TRY IT:
Each line of the entries below that includes "pwrite" belongs in your answer.
-------------------------
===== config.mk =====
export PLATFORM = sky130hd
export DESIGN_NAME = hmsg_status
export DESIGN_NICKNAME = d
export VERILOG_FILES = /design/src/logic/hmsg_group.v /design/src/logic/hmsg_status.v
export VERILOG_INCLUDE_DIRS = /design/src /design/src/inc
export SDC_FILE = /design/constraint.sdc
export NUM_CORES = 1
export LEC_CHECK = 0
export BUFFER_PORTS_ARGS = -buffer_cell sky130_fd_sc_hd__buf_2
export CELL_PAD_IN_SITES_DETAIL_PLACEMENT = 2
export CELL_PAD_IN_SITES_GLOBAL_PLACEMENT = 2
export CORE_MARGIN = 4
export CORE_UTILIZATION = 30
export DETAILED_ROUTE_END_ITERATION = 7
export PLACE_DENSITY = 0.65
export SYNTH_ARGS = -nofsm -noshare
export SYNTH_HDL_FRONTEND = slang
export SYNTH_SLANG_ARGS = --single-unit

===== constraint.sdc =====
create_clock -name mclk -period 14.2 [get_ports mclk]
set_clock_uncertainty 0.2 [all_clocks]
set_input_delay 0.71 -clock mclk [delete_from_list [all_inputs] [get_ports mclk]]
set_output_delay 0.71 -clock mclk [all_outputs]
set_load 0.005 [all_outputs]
-------------------------
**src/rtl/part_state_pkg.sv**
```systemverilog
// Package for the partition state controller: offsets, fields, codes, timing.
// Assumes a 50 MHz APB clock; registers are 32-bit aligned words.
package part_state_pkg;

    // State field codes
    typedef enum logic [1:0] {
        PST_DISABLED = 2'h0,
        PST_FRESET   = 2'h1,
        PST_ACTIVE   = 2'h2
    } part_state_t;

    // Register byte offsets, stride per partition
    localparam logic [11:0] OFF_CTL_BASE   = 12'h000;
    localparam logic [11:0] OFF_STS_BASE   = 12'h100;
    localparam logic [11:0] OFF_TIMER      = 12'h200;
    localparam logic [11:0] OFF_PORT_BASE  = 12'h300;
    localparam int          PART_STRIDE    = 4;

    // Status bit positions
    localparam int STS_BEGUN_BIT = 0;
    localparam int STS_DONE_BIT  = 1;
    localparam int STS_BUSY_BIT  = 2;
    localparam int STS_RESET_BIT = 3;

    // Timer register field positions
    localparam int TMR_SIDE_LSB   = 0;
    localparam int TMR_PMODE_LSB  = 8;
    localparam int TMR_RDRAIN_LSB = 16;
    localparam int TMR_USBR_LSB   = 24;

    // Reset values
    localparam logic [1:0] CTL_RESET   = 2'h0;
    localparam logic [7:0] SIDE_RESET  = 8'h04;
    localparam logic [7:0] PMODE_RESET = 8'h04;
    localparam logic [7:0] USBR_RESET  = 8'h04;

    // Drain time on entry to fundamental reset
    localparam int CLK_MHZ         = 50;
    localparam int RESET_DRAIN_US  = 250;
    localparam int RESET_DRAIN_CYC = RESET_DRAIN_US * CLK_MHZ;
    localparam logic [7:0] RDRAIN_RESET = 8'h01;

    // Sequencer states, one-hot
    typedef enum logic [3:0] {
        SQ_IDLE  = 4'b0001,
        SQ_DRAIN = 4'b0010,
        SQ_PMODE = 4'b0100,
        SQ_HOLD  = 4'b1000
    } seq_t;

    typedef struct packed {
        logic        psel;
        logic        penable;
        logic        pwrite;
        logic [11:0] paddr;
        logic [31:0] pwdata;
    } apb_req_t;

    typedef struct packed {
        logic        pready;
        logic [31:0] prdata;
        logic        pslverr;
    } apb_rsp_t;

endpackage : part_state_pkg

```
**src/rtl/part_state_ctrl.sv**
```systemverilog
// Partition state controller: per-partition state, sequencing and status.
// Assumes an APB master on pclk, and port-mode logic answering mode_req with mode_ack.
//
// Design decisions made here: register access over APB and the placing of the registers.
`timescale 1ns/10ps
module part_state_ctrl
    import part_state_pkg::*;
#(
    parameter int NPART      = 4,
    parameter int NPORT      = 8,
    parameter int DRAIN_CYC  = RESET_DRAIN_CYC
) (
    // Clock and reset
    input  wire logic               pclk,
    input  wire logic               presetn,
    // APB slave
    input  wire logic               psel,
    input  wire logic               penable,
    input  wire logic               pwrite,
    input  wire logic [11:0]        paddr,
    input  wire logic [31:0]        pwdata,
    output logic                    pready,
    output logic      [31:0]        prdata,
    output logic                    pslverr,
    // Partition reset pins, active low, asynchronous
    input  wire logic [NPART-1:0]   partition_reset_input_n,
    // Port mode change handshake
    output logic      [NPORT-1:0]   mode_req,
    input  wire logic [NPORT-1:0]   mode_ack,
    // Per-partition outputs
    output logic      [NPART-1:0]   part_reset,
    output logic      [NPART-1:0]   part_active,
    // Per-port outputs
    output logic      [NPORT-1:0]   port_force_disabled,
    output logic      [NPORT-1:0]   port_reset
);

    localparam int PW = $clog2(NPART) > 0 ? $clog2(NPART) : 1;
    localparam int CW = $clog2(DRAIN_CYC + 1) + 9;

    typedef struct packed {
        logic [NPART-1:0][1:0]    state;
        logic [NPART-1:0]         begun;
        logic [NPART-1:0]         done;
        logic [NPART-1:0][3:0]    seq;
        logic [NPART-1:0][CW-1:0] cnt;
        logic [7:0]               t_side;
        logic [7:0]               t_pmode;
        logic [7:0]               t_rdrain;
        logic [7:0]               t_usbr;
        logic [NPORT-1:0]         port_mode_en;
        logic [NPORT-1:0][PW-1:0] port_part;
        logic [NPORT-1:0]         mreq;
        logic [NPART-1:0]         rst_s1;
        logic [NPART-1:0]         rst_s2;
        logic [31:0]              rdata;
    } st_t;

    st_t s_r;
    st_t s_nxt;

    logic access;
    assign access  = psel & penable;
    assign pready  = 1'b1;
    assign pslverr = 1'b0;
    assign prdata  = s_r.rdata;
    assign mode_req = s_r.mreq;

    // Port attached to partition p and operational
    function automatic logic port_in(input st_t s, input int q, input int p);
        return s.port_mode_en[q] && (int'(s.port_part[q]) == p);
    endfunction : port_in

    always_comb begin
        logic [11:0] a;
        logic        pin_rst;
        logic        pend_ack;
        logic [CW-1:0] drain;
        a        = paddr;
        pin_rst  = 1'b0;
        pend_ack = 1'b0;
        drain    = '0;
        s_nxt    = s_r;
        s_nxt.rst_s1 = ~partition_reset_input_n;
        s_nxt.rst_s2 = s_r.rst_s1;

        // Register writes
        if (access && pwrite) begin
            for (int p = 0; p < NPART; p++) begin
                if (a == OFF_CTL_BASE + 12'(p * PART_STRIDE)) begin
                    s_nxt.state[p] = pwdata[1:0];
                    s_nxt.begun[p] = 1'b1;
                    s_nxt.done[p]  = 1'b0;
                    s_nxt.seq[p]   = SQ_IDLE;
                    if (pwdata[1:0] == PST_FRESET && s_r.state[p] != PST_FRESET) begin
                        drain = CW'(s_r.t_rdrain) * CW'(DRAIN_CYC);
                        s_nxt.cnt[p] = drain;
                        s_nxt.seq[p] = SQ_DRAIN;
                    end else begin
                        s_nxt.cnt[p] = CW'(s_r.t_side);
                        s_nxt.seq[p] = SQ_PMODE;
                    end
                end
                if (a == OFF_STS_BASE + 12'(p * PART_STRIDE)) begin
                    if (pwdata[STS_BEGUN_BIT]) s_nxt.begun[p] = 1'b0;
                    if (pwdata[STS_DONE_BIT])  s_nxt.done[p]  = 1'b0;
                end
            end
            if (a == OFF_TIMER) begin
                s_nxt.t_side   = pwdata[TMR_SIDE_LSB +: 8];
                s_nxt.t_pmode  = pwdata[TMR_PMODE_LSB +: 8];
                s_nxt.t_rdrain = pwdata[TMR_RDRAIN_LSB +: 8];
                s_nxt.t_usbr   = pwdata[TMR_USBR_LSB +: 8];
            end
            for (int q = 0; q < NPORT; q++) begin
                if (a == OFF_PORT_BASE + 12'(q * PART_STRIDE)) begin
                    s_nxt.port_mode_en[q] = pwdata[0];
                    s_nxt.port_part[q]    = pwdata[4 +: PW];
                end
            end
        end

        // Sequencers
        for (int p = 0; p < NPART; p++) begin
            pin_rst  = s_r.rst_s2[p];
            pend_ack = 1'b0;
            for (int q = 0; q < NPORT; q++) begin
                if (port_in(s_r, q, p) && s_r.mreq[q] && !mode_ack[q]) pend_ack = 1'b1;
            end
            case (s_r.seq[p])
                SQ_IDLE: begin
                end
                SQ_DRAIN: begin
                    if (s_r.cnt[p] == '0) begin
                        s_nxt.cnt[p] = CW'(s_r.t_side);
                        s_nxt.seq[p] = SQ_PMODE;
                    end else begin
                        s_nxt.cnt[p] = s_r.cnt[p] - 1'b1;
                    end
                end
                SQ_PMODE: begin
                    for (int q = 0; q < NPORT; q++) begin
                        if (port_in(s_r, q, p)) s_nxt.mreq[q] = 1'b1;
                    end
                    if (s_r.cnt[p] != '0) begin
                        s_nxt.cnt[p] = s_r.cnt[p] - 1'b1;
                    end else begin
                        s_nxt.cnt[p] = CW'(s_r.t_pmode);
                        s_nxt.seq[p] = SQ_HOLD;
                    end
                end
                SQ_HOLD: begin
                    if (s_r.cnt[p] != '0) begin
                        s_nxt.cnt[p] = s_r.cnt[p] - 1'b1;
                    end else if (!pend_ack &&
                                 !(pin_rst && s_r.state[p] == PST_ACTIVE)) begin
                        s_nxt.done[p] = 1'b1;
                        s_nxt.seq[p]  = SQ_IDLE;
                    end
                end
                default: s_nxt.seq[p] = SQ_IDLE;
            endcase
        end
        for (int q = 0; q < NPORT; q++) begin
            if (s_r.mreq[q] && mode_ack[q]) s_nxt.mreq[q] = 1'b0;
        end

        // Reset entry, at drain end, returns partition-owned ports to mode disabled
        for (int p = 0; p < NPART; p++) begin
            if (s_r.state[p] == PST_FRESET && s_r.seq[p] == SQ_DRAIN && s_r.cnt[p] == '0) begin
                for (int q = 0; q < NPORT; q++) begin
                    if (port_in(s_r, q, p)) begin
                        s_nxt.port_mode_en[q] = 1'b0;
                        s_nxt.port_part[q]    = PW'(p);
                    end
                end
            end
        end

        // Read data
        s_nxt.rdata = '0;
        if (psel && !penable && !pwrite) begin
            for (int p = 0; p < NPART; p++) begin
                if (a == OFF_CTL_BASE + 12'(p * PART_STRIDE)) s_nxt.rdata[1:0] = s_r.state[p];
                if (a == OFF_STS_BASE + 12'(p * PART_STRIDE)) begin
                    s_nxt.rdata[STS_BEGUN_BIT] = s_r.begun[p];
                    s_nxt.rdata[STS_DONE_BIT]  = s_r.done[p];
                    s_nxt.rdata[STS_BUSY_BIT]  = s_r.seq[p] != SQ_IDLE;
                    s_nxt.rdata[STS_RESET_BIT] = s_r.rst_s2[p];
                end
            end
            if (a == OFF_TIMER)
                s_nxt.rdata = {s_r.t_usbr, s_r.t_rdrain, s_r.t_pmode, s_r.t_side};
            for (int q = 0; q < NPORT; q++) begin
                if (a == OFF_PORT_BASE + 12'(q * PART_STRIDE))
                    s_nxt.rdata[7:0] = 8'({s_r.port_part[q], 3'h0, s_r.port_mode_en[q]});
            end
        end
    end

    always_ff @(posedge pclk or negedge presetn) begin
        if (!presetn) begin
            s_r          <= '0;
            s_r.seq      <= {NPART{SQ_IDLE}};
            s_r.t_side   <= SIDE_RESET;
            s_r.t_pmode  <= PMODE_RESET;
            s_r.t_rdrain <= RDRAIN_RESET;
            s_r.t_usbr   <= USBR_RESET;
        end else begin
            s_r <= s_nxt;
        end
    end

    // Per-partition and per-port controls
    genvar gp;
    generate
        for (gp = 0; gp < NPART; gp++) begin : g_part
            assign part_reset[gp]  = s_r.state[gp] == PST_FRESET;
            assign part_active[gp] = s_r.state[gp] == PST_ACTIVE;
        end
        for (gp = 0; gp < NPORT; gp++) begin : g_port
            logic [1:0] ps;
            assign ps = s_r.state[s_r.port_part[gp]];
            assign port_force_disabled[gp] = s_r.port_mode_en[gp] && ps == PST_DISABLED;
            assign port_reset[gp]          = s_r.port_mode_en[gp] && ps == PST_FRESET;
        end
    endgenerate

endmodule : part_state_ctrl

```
-------------------------
WRITTEN RESPONSE:
        logic        pwrite;
    input  wire logic               pwrite,
        if (access && pwrite) begin
        if (psel && !penable && !pwrite) begin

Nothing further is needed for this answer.